Task instructions:
Work out how many lines in the data below contain the string "XLEN", and reply with that figure alone.

Records supplied:
----
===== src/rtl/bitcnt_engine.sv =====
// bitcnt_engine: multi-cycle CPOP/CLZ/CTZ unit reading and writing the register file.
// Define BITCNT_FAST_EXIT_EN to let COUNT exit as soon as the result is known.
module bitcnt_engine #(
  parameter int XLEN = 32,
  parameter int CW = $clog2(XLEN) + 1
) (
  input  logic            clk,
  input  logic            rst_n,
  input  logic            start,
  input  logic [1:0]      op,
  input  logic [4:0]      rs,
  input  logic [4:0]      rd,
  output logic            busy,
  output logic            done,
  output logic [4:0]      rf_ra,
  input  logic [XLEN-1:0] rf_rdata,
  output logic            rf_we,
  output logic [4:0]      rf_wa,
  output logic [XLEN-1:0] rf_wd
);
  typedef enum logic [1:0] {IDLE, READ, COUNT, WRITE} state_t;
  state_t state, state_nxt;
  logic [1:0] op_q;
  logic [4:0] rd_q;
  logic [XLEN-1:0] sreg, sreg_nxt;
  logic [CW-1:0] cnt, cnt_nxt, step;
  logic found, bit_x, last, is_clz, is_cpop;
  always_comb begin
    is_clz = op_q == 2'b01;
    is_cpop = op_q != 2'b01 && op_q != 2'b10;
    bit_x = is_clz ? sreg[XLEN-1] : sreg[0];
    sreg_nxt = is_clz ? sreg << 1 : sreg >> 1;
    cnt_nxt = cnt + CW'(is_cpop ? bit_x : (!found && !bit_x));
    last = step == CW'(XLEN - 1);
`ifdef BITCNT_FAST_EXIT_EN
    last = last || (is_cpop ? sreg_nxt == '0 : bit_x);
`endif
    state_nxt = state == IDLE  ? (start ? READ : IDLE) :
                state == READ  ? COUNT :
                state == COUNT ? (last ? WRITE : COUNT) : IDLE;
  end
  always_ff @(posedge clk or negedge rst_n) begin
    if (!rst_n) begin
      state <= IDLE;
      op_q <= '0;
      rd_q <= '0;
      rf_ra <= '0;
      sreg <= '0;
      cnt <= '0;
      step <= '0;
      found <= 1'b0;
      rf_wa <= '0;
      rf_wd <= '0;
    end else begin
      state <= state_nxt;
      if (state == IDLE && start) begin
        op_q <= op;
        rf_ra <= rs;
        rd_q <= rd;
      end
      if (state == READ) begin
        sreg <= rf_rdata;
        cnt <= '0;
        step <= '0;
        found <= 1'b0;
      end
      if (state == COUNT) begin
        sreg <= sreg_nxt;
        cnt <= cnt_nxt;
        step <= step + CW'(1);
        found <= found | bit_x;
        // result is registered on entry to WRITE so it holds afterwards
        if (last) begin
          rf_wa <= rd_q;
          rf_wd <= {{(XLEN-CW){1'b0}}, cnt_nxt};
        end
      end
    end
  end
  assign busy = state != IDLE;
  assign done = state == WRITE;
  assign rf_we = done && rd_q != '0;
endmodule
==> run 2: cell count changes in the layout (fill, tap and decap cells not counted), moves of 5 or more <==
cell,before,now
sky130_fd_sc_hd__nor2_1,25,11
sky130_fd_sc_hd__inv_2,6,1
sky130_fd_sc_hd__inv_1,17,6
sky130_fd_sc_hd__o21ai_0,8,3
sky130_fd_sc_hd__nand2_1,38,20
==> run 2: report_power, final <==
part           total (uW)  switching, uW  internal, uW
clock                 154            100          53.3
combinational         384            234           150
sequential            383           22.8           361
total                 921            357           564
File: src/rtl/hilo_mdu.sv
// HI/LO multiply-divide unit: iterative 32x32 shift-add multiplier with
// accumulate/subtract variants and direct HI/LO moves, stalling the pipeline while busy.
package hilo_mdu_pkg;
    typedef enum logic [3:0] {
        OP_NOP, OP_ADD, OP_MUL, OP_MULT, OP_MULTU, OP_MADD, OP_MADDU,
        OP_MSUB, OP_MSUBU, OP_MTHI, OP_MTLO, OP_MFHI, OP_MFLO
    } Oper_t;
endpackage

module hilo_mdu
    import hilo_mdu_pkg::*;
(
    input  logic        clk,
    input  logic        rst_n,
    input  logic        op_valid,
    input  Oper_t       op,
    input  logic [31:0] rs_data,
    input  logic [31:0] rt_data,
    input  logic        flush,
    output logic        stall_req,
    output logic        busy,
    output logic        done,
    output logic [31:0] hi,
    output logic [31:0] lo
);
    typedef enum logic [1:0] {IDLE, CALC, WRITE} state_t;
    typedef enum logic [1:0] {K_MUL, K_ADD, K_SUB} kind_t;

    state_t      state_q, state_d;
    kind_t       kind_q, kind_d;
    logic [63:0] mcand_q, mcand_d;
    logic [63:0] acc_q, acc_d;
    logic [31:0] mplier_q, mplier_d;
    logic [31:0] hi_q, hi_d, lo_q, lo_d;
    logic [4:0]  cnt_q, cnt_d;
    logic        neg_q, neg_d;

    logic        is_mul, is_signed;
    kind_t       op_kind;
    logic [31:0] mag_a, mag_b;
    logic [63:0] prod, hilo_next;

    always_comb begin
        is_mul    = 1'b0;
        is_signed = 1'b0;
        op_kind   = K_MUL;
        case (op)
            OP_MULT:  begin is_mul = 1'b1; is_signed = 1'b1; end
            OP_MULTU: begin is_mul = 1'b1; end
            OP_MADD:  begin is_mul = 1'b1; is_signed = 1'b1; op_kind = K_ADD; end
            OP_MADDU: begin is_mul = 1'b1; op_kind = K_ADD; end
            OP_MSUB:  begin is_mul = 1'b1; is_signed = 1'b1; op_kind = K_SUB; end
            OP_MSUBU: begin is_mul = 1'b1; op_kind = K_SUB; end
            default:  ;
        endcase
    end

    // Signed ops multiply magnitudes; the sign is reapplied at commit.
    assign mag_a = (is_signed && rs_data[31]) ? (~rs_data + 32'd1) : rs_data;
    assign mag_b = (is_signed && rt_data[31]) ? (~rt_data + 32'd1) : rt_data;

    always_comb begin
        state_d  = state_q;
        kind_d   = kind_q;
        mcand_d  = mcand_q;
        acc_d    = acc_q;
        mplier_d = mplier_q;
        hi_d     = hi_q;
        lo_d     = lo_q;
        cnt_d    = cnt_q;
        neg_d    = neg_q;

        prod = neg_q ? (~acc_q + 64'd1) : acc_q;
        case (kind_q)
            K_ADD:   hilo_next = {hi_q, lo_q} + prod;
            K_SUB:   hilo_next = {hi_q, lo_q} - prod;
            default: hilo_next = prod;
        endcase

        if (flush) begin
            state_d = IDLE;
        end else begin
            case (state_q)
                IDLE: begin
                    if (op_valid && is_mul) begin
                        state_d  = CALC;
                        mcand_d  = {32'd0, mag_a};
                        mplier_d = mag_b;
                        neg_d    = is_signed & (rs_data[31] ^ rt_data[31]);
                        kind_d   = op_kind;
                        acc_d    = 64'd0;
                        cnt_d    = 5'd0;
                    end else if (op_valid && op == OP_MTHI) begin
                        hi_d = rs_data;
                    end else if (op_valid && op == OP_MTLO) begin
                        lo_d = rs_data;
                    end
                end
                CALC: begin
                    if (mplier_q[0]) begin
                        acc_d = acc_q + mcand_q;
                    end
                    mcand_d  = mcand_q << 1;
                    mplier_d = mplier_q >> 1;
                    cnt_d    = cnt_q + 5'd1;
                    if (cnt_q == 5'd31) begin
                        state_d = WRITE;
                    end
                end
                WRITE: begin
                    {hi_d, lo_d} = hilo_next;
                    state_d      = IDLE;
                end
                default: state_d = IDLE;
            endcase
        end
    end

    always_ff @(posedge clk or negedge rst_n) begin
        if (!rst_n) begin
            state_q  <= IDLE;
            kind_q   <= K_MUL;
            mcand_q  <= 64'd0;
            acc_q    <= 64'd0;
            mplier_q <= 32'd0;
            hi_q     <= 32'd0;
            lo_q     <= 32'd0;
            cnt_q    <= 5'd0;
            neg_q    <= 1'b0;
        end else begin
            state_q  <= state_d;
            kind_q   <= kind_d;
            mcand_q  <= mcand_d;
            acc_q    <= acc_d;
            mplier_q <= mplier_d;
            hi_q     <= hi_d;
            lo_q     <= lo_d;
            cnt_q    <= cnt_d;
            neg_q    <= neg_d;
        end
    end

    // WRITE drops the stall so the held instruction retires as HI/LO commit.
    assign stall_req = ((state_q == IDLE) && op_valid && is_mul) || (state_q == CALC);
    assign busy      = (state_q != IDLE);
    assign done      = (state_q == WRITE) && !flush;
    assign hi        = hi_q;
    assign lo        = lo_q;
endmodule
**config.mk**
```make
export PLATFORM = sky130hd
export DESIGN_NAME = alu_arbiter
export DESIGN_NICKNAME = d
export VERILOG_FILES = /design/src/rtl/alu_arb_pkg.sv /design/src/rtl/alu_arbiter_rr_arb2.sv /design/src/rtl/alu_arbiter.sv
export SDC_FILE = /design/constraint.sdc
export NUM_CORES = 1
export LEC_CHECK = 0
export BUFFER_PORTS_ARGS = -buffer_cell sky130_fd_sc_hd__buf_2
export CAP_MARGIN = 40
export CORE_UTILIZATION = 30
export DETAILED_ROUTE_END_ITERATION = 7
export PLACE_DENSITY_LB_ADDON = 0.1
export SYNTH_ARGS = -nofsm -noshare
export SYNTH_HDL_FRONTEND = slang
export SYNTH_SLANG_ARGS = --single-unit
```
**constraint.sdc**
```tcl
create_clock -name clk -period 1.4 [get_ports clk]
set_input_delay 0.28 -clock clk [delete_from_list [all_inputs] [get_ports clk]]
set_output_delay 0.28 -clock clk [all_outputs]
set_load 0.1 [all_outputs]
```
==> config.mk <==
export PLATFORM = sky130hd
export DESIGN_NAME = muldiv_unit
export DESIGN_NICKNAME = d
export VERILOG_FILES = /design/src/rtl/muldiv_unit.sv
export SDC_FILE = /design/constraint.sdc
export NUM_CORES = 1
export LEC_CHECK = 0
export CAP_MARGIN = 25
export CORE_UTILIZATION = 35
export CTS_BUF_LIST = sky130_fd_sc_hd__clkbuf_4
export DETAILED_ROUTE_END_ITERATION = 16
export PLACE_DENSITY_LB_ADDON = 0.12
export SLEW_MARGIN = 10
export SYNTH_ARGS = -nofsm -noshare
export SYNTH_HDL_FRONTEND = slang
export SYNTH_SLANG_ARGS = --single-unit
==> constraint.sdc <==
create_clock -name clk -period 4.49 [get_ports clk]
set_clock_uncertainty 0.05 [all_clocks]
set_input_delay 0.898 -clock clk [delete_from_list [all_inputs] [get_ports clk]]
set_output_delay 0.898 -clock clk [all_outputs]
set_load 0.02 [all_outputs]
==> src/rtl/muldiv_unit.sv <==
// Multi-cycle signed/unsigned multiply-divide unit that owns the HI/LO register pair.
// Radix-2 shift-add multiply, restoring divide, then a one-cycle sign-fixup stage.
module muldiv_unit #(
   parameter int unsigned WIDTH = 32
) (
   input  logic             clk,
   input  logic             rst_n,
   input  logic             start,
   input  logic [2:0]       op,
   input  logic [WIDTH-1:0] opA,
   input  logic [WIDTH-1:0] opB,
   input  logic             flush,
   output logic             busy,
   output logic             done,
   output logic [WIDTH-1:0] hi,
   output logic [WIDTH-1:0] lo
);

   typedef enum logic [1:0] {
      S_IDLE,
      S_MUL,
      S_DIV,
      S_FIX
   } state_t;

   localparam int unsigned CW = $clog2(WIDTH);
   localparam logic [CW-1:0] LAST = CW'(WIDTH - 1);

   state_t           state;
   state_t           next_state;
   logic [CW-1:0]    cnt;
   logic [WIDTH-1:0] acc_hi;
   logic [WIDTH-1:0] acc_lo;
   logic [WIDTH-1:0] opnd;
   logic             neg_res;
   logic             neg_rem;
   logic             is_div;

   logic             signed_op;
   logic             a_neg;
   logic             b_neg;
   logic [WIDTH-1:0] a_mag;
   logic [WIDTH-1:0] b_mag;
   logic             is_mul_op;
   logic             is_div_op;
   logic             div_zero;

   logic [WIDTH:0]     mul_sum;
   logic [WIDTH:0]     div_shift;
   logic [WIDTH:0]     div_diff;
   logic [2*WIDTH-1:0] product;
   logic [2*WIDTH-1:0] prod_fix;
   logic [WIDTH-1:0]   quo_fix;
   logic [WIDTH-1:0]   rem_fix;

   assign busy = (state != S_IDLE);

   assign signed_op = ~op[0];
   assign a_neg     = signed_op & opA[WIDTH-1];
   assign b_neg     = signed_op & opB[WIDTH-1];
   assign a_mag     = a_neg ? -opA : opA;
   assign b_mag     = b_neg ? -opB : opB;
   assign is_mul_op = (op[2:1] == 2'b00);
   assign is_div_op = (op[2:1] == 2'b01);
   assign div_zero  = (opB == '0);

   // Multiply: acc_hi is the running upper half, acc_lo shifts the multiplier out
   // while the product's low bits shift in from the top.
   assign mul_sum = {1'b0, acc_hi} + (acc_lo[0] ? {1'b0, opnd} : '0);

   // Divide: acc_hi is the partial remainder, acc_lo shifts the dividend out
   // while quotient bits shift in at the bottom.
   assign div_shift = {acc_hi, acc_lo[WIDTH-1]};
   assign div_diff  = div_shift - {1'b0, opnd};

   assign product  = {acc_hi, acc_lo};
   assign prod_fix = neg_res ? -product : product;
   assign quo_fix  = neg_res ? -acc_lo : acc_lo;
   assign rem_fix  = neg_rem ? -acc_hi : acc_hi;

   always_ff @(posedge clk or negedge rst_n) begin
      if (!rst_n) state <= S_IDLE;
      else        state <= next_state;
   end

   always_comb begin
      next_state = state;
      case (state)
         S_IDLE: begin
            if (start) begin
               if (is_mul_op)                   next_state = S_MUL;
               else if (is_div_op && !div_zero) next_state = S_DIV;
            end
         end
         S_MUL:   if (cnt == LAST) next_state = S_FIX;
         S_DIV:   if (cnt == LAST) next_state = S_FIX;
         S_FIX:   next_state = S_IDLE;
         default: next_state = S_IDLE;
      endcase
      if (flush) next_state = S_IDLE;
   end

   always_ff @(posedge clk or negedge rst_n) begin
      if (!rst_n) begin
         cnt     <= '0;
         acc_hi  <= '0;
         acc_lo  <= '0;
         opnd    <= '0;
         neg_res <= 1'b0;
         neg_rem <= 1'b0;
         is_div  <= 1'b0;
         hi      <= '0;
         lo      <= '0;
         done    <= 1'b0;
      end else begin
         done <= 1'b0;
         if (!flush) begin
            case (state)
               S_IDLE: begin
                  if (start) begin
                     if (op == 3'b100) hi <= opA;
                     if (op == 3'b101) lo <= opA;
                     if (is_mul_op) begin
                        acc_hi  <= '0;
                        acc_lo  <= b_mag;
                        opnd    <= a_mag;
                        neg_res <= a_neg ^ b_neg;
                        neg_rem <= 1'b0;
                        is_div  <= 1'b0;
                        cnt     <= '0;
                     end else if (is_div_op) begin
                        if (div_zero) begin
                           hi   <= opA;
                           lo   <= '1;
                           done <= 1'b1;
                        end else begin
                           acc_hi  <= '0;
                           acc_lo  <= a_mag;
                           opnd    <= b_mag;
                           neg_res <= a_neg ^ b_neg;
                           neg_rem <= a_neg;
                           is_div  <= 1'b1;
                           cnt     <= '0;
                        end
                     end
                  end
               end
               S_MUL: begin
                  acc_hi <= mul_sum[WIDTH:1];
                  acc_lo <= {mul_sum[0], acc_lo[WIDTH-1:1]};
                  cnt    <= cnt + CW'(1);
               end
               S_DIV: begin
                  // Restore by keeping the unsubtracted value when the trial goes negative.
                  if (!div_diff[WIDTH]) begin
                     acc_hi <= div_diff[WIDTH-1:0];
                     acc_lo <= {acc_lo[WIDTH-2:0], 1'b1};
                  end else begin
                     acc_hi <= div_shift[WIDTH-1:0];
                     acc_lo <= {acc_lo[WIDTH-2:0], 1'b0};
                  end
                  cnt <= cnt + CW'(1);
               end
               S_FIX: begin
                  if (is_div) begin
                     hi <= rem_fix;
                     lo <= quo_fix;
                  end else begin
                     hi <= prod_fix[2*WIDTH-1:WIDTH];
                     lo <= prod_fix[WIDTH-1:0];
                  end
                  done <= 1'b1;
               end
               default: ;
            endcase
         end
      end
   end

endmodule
----
Solution below:
8